Brän­de in der Sil­ve­ster­nacht in Bad Staf­fel­stein und Burgkunstadt

Symbolbild Feuerwehr. Foto: Pixabay/FF Bretzfeld

BAD STAF­FEL­STEIN / BURG­KUNST­ADT, LKR. LICH­TEN­FELS. In der Sil­ve­ster­nacht brann­te in Bad Staf­fel­stein eine frei­ste­hen­de Scheu­ne kom­plett ab. Kur­ze Zeit spä­ter stand auch in Burg­kunst­adt eine Hack­schnit­zel­hal­le eines Land­wir­tes in Flam­men. Die Kri­mi­nal­po­li­zei Coburg hat die Ermitt­lun­gen übernommen.

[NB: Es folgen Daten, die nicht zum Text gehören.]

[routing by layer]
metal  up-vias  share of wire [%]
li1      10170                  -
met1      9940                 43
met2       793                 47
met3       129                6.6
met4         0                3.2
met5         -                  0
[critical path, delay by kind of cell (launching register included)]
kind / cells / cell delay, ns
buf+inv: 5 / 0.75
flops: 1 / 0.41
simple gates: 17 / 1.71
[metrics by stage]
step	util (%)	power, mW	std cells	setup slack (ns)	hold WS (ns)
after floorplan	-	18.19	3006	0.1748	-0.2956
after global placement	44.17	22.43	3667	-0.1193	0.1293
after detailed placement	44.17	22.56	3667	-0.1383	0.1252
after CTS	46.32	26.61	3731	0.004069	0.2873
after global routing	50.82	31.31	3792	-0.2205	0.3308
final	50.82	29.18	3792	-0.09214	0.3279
`src/rtl/rpt_pkg.sv`:
```
// Shared types and constants for the row permutation tracker.
`default_nettype none
package rpt_pkg;

    localparam int ADR_W        = 9;
    localparam int IDX_W        = 8;
    localparam int VAL_W        = 8;
    localparam int MAX_ROWS_DEF = 256;

    localparam logic [ADR_W-1:0] SIZE_RESET = 9'd256;

    localparam logic [1:0] FN_CLEAR   = 2'd0;
    localparam logic [1:0] FN_SWAP    = 2'd1;
    localparam logic [1:0] FN_COMPOSE = 2'd2;
    localparam logic [1:0] FN_READ    = 2'd3;

    typedef enum logic [1:0] {
        OP_CLEAR,
        OP_SWAP,
        OP_COMPOSE,
        OP_READ
    } op_t;

    typedef struct packed {
        op_t              op;
        logic             err;
        logic [ADR_W-1:0] a;
        logic [ADR_W-1:0] b;
        logic [ADR_W-1:0] count;
        logic [IDX_W-1:0] slot;
        logic             last;
    } cmd_t;

endpackage
`default_nettype wire

```
`src/rtl/rpt_fifo.sv`:
```
// Two-entry command queue between front and back.
`default_nettype none
module rpt_fifo (
    input  wire logic      clk,
    input  wire logic      rst_n,
    input  wire logic      push_valid,
    output logic           push_ready,
    input  wire rpt_pkg::cmd_t push_cmd,
    output logic           pop_valid,
    input  wire logic      pop,
    output rpt_pkg::cmd_t  head_cmd
);
    import rpt_pkg::*;

    cmd_t       slots_reg [2];
    logic       wr_ptr_reg;
    logic       rd_ptr_reg;
    logic [1:0] count_reg;
    logic       do_pop;

    assign push_ready = (count_reg != 2'd2);
    assign pop_valid  = (count_reg != 2'd0);
    assign head_cmd   = slots_reg[rd_ptr_reg];
    assign do_pop     = pop && pop_valid;

    always_ff @(posedge clk)
    begin
        if (push_valid && push_ready)
            slots_reg[wr_ptr_reg] <= push_cmd;
    end

    always_ff @(posedge clk or negedge rst_n)
    begin
        if (!rst_n)
        begin
            wr_ptr_reg <= 1'b0;
            rd_ptr_reg <= 1'b0;
            count_reg  <= 2'd0;
        end
        else
        begin
            if (push_valid && push_ready)
                wr_ptr_reg <= !wr_ptr_reg;
            if (do_pop)
                rd_ptr_reg <= !rd_ptr_reg;
            if ((push_valid && push_ready) && !do_pop)
                count_reg <= count_reg + 2'd1;
            else if (!(push_valid && push_ready) && do_pop)
                count_reg <= count_reg - 2'd1;
        end
    end

endmodule
`default_nettype wire

```
--- src/rtl/rpt_pkg.sv ---
// Shared types and constants for the row permutation tracker.
`default_nettype none
package rpt_pkg;

    localparam int ADR_W        = 9;
    localparam int IDX_W        = 8;
    localparam int VAL_W        = 8;
    localparam int MAX_ROWS_DEF = 256;

    localparam logic [ADR_W-1:0] SIZE_RESET = 9'd256;

    localparam logic [1:0] FN_CLEAR   = 2'd0;
    localparam logic [1:0] FN_SWAP    = 2'd1;
    localparam logic [1:0] FN_COMPOSE = 2'd2;
    localparam logic [1:0] FN_READ    = 2'd3;

    typedef enum logic [1:0] {
        OP_CLEAR,
        OP_SWAP,
        OP_COMPOSE,
        OP_READ
    } op_t;

    typedef struct packed {
        op_t              op;
        logic             err;
        logic [ADR_W-1:0] a;
        logic [ADR_W-1:0] b;
        logic [ADR_W-1:0] count;
        logic [IDX_W-1:0] slot;
        logic             last;
    } cmd_t;

endpackage
`default_nettype wire

--- src/rtl/rpt_front.sv ---
// Front end: size register, range checks and command build for each item.
`default_nettype none
module rpt_front #(
    parameter int MAX_ROWS = rpt_pkg::MAX_ROWS_DEF
) (
    input  wire logic                     clk,
    input  wire logic                     rst_n,
    input  wire logic                     cfg_valid,
    output logic                          cfg_ready,
    input  wire logic [rpt_pkg::ADR_W-1:0] cfg_data,
    input  wire logic                     in_valid,
    output logic                          in_ready,
    input  wire logic [1:0]               func,
    input  wire logic [rpt_pkg::IDX_W-1:0] index,
    input  wire logic [rpt_pkg::IDX_W-1:0] target,
    input  wire logic [rpt_pkg::ADR_W-1:0] sub_length,
    input  wire logic                     last,
    input  wire logic                     init_busy,
    input  wire logic                     push_ready,
    output logic                          push_valid,
    output rpt_pkg::cmd_t                 push_cmd
);
    import rpt_pkg::*;

    localparam int CAP = (MAX_ROWS < 511) ? MAX_ROWS : 511;
    localparam logic [ADR_W-1:0] SIZE_CAP = ADR_W'(CAP);

    logic [ADR_W-1:0] active_size_reg;
    logic [ADR_W-1:0] size;
    logic [ADR_W-1:0] idx_w;
    logic [ADR_W-1:0] tgt_w;
    logic [ADR_W-1:0] begin_pos;

    assign cfg_ready  = 1'b1;
    assign in_ready   = !init_busy && push_ready;
    assign push_valid = in_valid && in_ready;

    assign size      = (active_size_reg > SIZE_CAP) ? SIZE_CAP : active_size_reg;
    assign idx_w     = {1'b0, index};
    assign tgt_w     = {1'b0, target};
    assign begin_pos = size - sub_length;

    always_comb
    begin
        push_cmd.op    = OP_CLEAR;
        push_cmd.err   = 1'b0;
        push_cmd.a     = idx_w;
        push_cmd.b     = tgt_w;
        push_cmd.count = size;
        push_cmd.slot  = index;
        push_cmd.last  = last;
        case (func)
            FN_CLEAR:
            begin
                push_cmd.op = OP_CLEAR;
            end
            FN_SWAP:
            begin
                push_cmd.op  = OP_SWAP;
                push_cmd.err = (idx_w >= size) || (tgt_w >= size);
            end
            FN_COMPOSE:
            begin
                push_cmd.op    = OP_COMPOSE;
                push_cmd.err   = (sub_length == '0) || (sub_length > size) ||
                                 (idx_w >= sub_length) || (tgt_w >= sub_length);
                push_cmd.a     = begin_pos + tgt_w;
                push_cmd.b     = begin_pos;
                push_cmd.count = sub_length;
            end
            FN_READ:
            begin
                push_cmd.op  = OP_READ;
                push_cmd.err = (idx_w >= size);
            end
            default:
            begin
                push_cmd.op = OP_CLEAR;
            end
        endcase
    end

    always_ff @(posedge clk or negedge rst_n)
    begin
        if (!rst_n)
            active_size_reg <= SIZE_RESET;
        else if (cfg_valid && cfg_ready)
            active_size_reg <= cfg_data;
    end

endmodule
`default_nettype wire
$ cat config.mk
export PLATFORM = sky130hd
export DESIGN_NAME = counting_semaphore_unit_top
export DESIGN_NICKNAME = d
export VERILOG_FILES = /design/src/hw/rtl/csu_pkg.sv /design/src/hw/rtl/counting_semaphore_unit_top.sv /design/src/hw/rtl/csu_ram.sv /design/src/hw/rtl/csu_free_find.sv
export SDC_FILE = /design/constraint.sdc
export NUM_CORES = 2
export LEC_CHECK = 0
export BUFFER_PORTS_ARGS = -buffer_cell sky130_fd_sc_hd__buf_4
export CORE_ASPECT_RATIO = 1.25
export CORE_UTILIZATION = 40
export DETAILED_ROUTE_END_ITERATION = 8
export PLACE_DENSITY = 0.61
export SLEW_MARGIN = 25
export SYNTH_ARGS = -nofsm -noshare
export SYNTH_HDL_FRONTEND = slang
export SYNTH_SLANG_ARGS = --single-unit
$ cat constraint.sdc
create_clock -name clk -period 13.5 [get_ports clk]
set_input_delay 0 -clock clk [delete_from_list [all_inputs] [get_ports clk]]
set_output_delay 0 -clock clk [all_outputs]
set_load 0.05 [all_outputs]
File: src/rtl/video_picture_boundary_splitter.sv
// Top level: picture boundary splitter for H.264, H.265 and JPEG byte streams.
//
// Usage:
//   in_stream  - one stream byte per transfer; end_of_stream marks the final byte.
//   out_stream - bytes leaving an 8-byte look-ahead window, unit_start on the
//                first byte of each picture unit, run_last on the last byte caused by an
//                input transfer, stream_end on the last byte of a flushed stream.
//   APB port   - codec_mode at byte address 0 (0 H.264, 1 H.265, 2 JPEG,
//                3 pass-through). Write it only while the block is idle.
// Throughput: one input transfer per cycle while no flush runs and no result
//   waits. A byte leaves the window once eight later bytes sit behind it; its
//   result is registered and shows in the cycle after the transfer that pushed it out.
// End of stream: the window drains one byte per cycle while no result waits, then
//   a closing step follows, with in_stream.ready low. The last result is held back
//   one slot so run_last/stream_end can be set on it even when JPEG drops the
//   bytes that follow; the parsing context then returns to its reset state.
// Stall: while a result waits with out_stream.ready low, the whole block holds;
//   a waiting result is overwritten only in the cycle it is taken.
// Reset: rst_n clears the window fill, context, flush and valid flags and the
//   mode register; window bytes are not cleared.
module video_picture_boundary_splitter (
    input  logic                clk,
    input  logic                rst_n,
    vpbs_in_if.sink             in_stream,
    vpbs_out_if.source          out_stream,
    input  logic                psel,
    input  logic                penable,
    input  logic                pwrite,
    input  logic [2:0]          paddr,
    input  logic [31:0]         pwdata,
    output logic [31:0]         prdata,
    output logic                pready
);

    localparam logic [3:0] FILL_FULL = 4'(vpbs_pkg::WinDepth);

    // Configuration
    logic [1:0] mode_reg;
    logic       cfg_write;

    // Window and context
    vpbs_pkg::window_t win_reg, win_next;
    logic [3:0]        fill_reg, fill_next;
    vpbs_pkg::ctx_t    ctx_reg, ctx_next;
    logic              flush_reg, flush_next;

    // Held result during a flush
    logic       hold_valid_reg, hold_valid_next;
    logic [7:0] hold_byte_reg, hold_byte_next;
    logic       hold_unit_reg, hold_unit_next;

    // Output register
    logic       out_valid_reg, out_valid_next;
    logic [7:0] out_byte_reg, out_byte_next;
    logic       out_unit_reg, out_unit_next;
    logic       out_last_reg, out_last_next;
    logic       out_end_reg, out_end_next;

    // Handshake and evaluation
    logic               out_free;
    logic               in_ready;
    logic               in_fire;
    logic               flush_step;
    logic [3:0]         avail;
    vpbs_pkg::ctx_t     eval_ctx;
    vpbs_pkg::verdict_t verdict;

    assign cfg_write = psel && penable && pwrite;
    assign pready    = 1'b1;
    assign prdata    = (paddr[2] == vpbs_pkg::REG_CODEC_MODE) ? {30'd0, mode_reg} : 32'd0;

    assign out_free   = !out_valid_reg || out_stream.ready;
    assign in_ready   = !flush_reg && out_free;
    assign in_fire    = in_stream.valid && in_ready;
    assign flush_step = flush_reg && out_free;

    // Normal transfers check with a full window; a drain has fill-1 followers
    assign avail = flush_reg ? (fill_reg - 4'd1) : FILL_FULL;

    vpbs_front_eval u_eval (
        .codec_mode (mode_reg),
        .win        (win_reg),
        .avail      (avail),
        .ctx_cur    (ctx_reg),
        .ctx_next   (eval_ctx),
        .verdict    (verdict)
    );

    always_comb
    begin
        win_next        = win_reg;
        fill_next       = fill_reg;
        ctx_next        = ctx_reg;
        flush_next      = flush_reg;
        hold_valid_next = hold_valid_reg;
        hold_byte_next  = hold_byte_reg;
        hold_unit_next  = hold_unit_reg;
        out_valid_next  = out_valid_reg && !out_stream.ready;
        out_byte_next   = out_byte_reg;
        out_unit_next   = out_unit_reg;
        out_last_next   = out_last_reg;
        out_end_next    = out_end_reg;

        if (in_fire)
        begin
            if (fill_reg == FILL_FULL)
            begin
                // Front byte leaves, new byte enters at the back
                for (int i = 0; i < vpbs_pkg::WinDepth - 1; i++)
                begin
                    win_next[i] = win_reg[i + 1];
                end
                win_next[vpbs_pkg::WinDepth - 1] = in_stream.in_byte;
                ctx_next = eval_ctx;
                if (verdict.emit)
                begin
                    if (in_stream.end_of_stream)
                    begin
                        hold_valid_next = 1'b1;
                        hold_byte_next  = win_reg[0];
                        hold_unit_next  = verdict.unit_start;
                    end
                    else
                    begin
                        out_valid_next = 1'b1;
                        out_byte_next  = win_reg[0];
                        out_unit_next  = verdict.unit_start;
                        out_last_next  = 1'b1;
                        out_end_next   = 1'b0;
                    end
                end
            end
            else
            begin
                win_next[fill_reg[2:0]] = in_stream.in_byte;
                fill_next = fill_reg + 4'd1;
            end
            if (in_stream.end_of_stream)
            begin
                flush_next = 1'b1;
            end
        end

        if (flush_step)
        begin
            if (fill_reg != 4'd0)
            begin
                for (int i = 0; i < vpbs_pkg::WinDepth - 1; i++)
                begin
                    win_next[i] = win_reg[i + 1];
                end
                fill_next = fill_reg - 4'd1;
                ctx_next  = eval_ctx;
                if (verdict.emit)
                begin
                    // A newer result proves the held one is not the last
                    if (hold_valid_reg)
                    begin
                        out_valid_next = 1'b1;
                        out_byte_next  = hold_byte_reg;
                        out_unit_next  = hold_unit_reg;
                        out_last_next  = 1'b0;
                        out_end_next   = 1'b0;
                    end
                    hold_valid_next = 1'b1;
                    hold_byte_next  = win_reg[0];
                    hold_unit_next  = verdict.unit_start;
                end
            end
            else
            begin
                // Closing cycle: release the held result as the final one
                if (hold_valid_reg)
                begin
                    out_valid_next = 1'b1;
                    out_byte_next  = hold_byte_reg;
                    out_unit_next  = hold_unit_reg;
                    out_last_next  = 1'b1;
                    out_end_next   = 1'b1;
                end
                hold_valid_next = 1'b0;
                ctx_next        = vpbs_pkg::CTX_RESET;
                flush_next      = 1'b0;
            end
        end
    end

    always_ff @(posedge clk or negedge rst_n)
    begin
        if (!rst_n)
        begin
            mode_reg       <= vpbs_pkg::MODE_H264;
            fill_reg       <= 4'd0;
            ctx_reg        <= vpbs_pkg::CTX_RESET;
            flush_reg      <= 1'b0;
            hold_valid_reg <= 1'b0;
            out_valid_reg  <= 1'b0;
        end
        else
        begin
            if (cfg_write && (paddr[2] == vpbs_pkg::REG_CODEC_MODE))
            begin
                mode_reg <= pwdata[1:0];
            end
            fill_reg       <= fill_next;
            ctx_reg        <= ctx_next;
            flush_reg      <= flush_next;
            hold_valid_reg <= hold_valid_next;
            out_valid_reg  <= out_valid_next;
        end
    end

    // Payload registers
    always_ff @(posedge clk)
    begin
        win_reg       <= win_next;
        hold_byte_reg <= hold_byte_next;
        hold_unit_reg <= hold_unit_next;
        out_byte_reg  <= out_byte_next;
        out_unit_reg  <= out_unit_next;
        out_last_reg  <= out_last_next;
        out_end_reg   <= out_end_next;
    end

    assign in_stream.ready       = in_ready;
    assign out_stream.valid      = out_valid_reg;
    assign out_stream.out_byte   = out_byte_reg;
    assign out_stream.unit_start = out_unit_reg;
    assign out_stream.run_last   = out_last_reg;
    assign out_stream.stream_end = out_end_reg;

endmodule
===== config.mk =====
export PLATFORM = sky130hd
export DESIGN_NAME = radar_target_frame_decoder_flat
export DESIGN_NICKNAME = d
export VERILOG_FILES = /design/src/rtfd_pkg.sv /design/src/rtfd_byte_if.sv /design/src/rtfd_target_if.sv /design/src/rtfd_parser.sv /design/src/rtfd_emitter.sv /design/src/radar_target_frame_decoder.sv /design/src/flat_wrapper.sv
export SDC_FILE = /design/constraint.sdc
export NUM_CORES = 1
export LEC_CHECK = 0
export ABC_AREA = 1
export BUFFER_PORTS_ARGS = -buffer_cell sky130_fd_sc_hd__buf_2
export CAP_MARGIN = 20
export CORE_ASPECT_RATIO = 0.6
export CORE_MARGIN = 2
export CORE_UTILIZATION = 60
export CTS_CLUSTER_SIZE = 10
export DETAILED_ROUTE_END_ITERATION = 10
export PLACE_DENSITY = 0.88
export SYNTH_ARGS = -nofsm -noshare
export SYNTH_HDL_FRONTEND = slang
export SYNTH_SLANG_ARGS = --single-unit

===== constraint.sdc =====
create_clock -name clk -period 42 [get_ports clk]
set_clock_uncertainty 0.15 [all_clocks]
set_input_delay 4.2 -clock clk [delete_from_list [all_inputs] [get_ports clk]]
set_output_delay 4.2 -clock clk [all_outputs]
set_load 0.1 [all_outputs]

===== src/rtfd_pkg.sv =====
package rtfd_pkg;

	typedef logic [7:0] byte_t;

	// Frame delimiters.
	localparam byte_t HDR_0      = 8'hAA;
	localparam byte_t HDR_1      = 8'hFF;
	localparam byte_t HDR_2      = 8'h03;
	localparam byte_t HDR_3      = 8'h00;
	localparam byte_t FOOTER_0   = 8'h55;
	localparam byte_t FOOTER_1   = 8'hCC;
	localparam int    HDR_LEN    = 4;
	localparam int    TGT_BYTES  = 8;
	localparam int    TGT_W      = TGT_BYTES * 8;

	// Expected header byte at a given match count.
	function automatic byte_t hdr_byte(input logic [1:0] idx);
		byte_t b;
		case (idx)
			2'd0:    b = HDR_0;
			2'd1:    b = HDR_1;
			2'd2:    b = HDR_2;
			default: b = HDR_3;
		endcase
		return b;
	endfunction

	// Sign-magnitude to two's complement. Bit 15 set means positive.
	function automatic logic signed [15:0] sm_decode(input logic [15:0] raw);
		logic [15:0] mag;
		mag = {1'b0, raw[14:0]};
		if (raw[15]) begin
			return signed'(mag);
		end
		return signed'(16'd0 - mag);
	endfunction

endpackage


===== src/rtfd_byte_if.sv =====
interface rtfd_byte_if import rtfd_pkg::*; ();
	logic  valid;
	logic  ready;
	byte_t rx_byte;

	modport source (output valid, output rx_byte, input ready);
	modport sink   (input valid, input rx_byte, output ready);
endinterface


===== src/rtfd_target_if.sv =====
interface rtfd_target_if ();
	logic               valid;
	logic               ready;
	logic [1:0]         target_slot;
	logic               target_valid;
	logic signed [15:0] x_mm;
	logic signed [15:0] y_mm;
	logic signed [15:0] velocity;
	logic [15:0]        dist_res;
	logic               last_target;

	modport source (
		output valid, output target_slot, output target_valid, output x_mm,
		output y_mm, output velocity, output dist_res, output last_target,
		input ready
	);
	modport sink (
		input valid, input target_slot, input target_valid, input x_mm,
		input y_mm, input velocity, input dist_res, input last_target,
		output ready
	);
endinterface


===== src/rtfd_parser.sv =====
module rtfd_parser import rtfd_pkg::*; #(
	parameter int TARGET_COUNT = 3
) (
	input  logic                          clk,
	input  logic                          arst_n,
	rtfd_byte_if.sink                     rx,
	input  logic                          can_load,
	output logic                          load,
	output logic [TARGET_COUNT*TGT_W-1:0] frame
);
	localparam int DATA_BYTES = TARGET_COUNT * TGT_BYTES;
	localparam int FOOTER_POS = HDR_LEN + DATA_BYTES;
	localparam int POS_W      = $clog2(FOOTER_POS + 2);
	localparam int FRAME_W    = TARGET_COUNT * TGT_W;

	logic [POS_W-1:0]   pos_q;
	logic               footer_ok_q;
	logic [FRAME_W-1:0] frame_q;
	logic               take;
	logic               at_last;

	assign at_last  = (pos_q == POS_W'(FOOTER_POS + 1));
	// Only the closing footer byte needs the result buffer to be free.
	assign rx.ready = !at_last || can_load;
	assign take     = rx.valid && rx.ready;
	assign load     = take && at_last && footer_ok_q && (rx.rx_byte == FOOTER_1);
	assign frame    = frame_q;

	always_ff @(posedge clk or negedge arst_n) begin
		if (!arst_n) begin
			pos_q       <= '0;
			footer_ok_q <= 1'b0;
		end else if (take) begin
			if (pos_q < POS_W'(HDR_LEN)) begin
				if (rx.rx_byte == hdr_byte(pos_q[1:0])) begin
					pos_q <= pos_q + 1'b1;
				end else if (rx.rx_byte == HDR_0) begin
					pos_q <= POS_W'(1);
				end else begin
					pos_q <= '0;
				end
			end else if (pos_q < POS_W'(FOOTER_POS)) begin
				pos_q <= pos_q + 1'b1;
			end else if (pos_q == POS_W'(FOOTER_POS)) begin
				footer_ok_q <= (rx.rx_byte == FOOTER_0);
				pos_q       <= pos_q + 1'b1;
			end else begin
				footer_ok_q <= 1'b0;
				pos_q       <= '0;
			end
		end
	end

	// Target bytes enter at the top, so the first byte of the frame ends up
	// in the lowest byte lane.
	always_ff @(posedge clk) begin
		if (take && (pos_q >= POS_W'(HDR_LEN)) && (pos_q < POS_W'(FOOTER_POS))) begin
			frame_q <= {rx.rx_byte, frame_q[FRAME_W-1:8]};
		end
	end
endmodule


===== src/rtfd_emitter.sv =====
module rtfd_emitter import rtfd_pkg::*; #(
	parameter int TARGET_COUNT = 3
) (
	input  logic                          clk,
	input  logic                          arst_n,
	input  logic                          load,
	input  logic [TARGET_COUNT*TGT_W-1:0] frame,
	output logic                          can_load,
	rtfd_target_if.source                 targets
);
	localparam int FRAME_W = TARGET_COUNT * TGT_W;
	localparam int CNT_W   = $clog2(TARGET_COUNT + 1);

	logic [FRAME_W-1:0] buf_q;
	logic [CNT_W-1:0]   remain_q;
	logic [1:0]         slot_q;
	logic               out_valid_q;
	logic               adv;
	logic [TGT_W-1:0]   tgt;

	assign tgt      = buf_q[TGT_W-1:0];
	assign adv      = (remain_q != '0) && (!out_valid_q || targets.ready);
	assign can_load = (remain_q == '0) || ((remain_q == CNT_W'(1)) && adv);

	always_ff @(posedge clk or negedge arst_n) begin
		if (!arst_n) begin
			remain_q    <= '0;
			slot_q      <= '0;
			out_valid_q <= 1'b0;
		end else begin
			if (adv) begin
				out_valid_q <= 1'b1;
			end else if (targets.ready) begin
				out_valid_q <= 1'b0;
			end
			if (load) begin
				remain_q <= CNT_W'(TARGET_COUNT);
				slot_q   <= '0;
			end else if (adv) begin
				remain_q <= remain_q - 1'b1;
				slot_q   <= slot_q + 1'b1;
			end
		end
	end

	always_ff @(posedge clk) begin
		if (load) begin
			buf_q <= frame;
		end else if (adv) begin
			buf_q <= buf_q >> TGT_W;
		end
		if (adv) begin
			targets.target_slot  <= slot_q;
			targets.target_valid <= |tgt;
			targets.x_mm         <= sm_decode(tgt[15:0]);
			targets.y_mm         <= sm_decode(tgt[31:16]);
			targets.velocity     <= sm_decode(tgt[47:32]);
			targets.dist_res     <= tgt[63:48];
			targets.last_target  <= (remain_q == CNT_W'(1));
		end
	end

	assign targets.valid = out_valid_q;
endmodule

Kurz nach 1 Uhr in der Sil­ve­ster­nacht fiel einem Bewoh­ner einen Feu­er­schein aus einer frei­ste­hen­den Scheu­ne im Orts­teil Frau­en­dorf in Bad Staf­fel­stein auf. Die ein­tref­fen­de Feu­er­wehr konn­te das voll­stän­di­ge Abbren­nen nicht mehr ver­hin­dern. Es ent­stand ein Scha­den im hohen fünf­stel­li­gen Bereich, ver­letzt wur­de niemand.

Eben­falls in der Sil­ve­ster­nacht stand eine Hack­schnit­zel­hal­le im Burg­kunst­äd­ter Orts­teil Eben in Flam­men. Gegen 1.50 Uhr bemerk­te ein Land­wirt den Brand in sei­nem Neben­ge­bäu­de. Trotz schnel­len Ein­grei­fens der Feu­er­wehr brann­te auch hier die Hal­le voll­stän­dig ab. Der Scha­den beträgt etwa 150.000 Euro. Glück­li­cher­wei­se war auch hier kein Per­so­nen­scha­den zu beklagen.

Die jewei­li­gen Brand­ur­sa­chen sind unklar. Die Kri­mi­nal­po­li­zei Coburg hat die Ermitt­lun­gen über­nom­men. Aktu­ell gehen die Ermitt­ler nicht von einem Zusam­men­hang der bei­den Brän­de aus.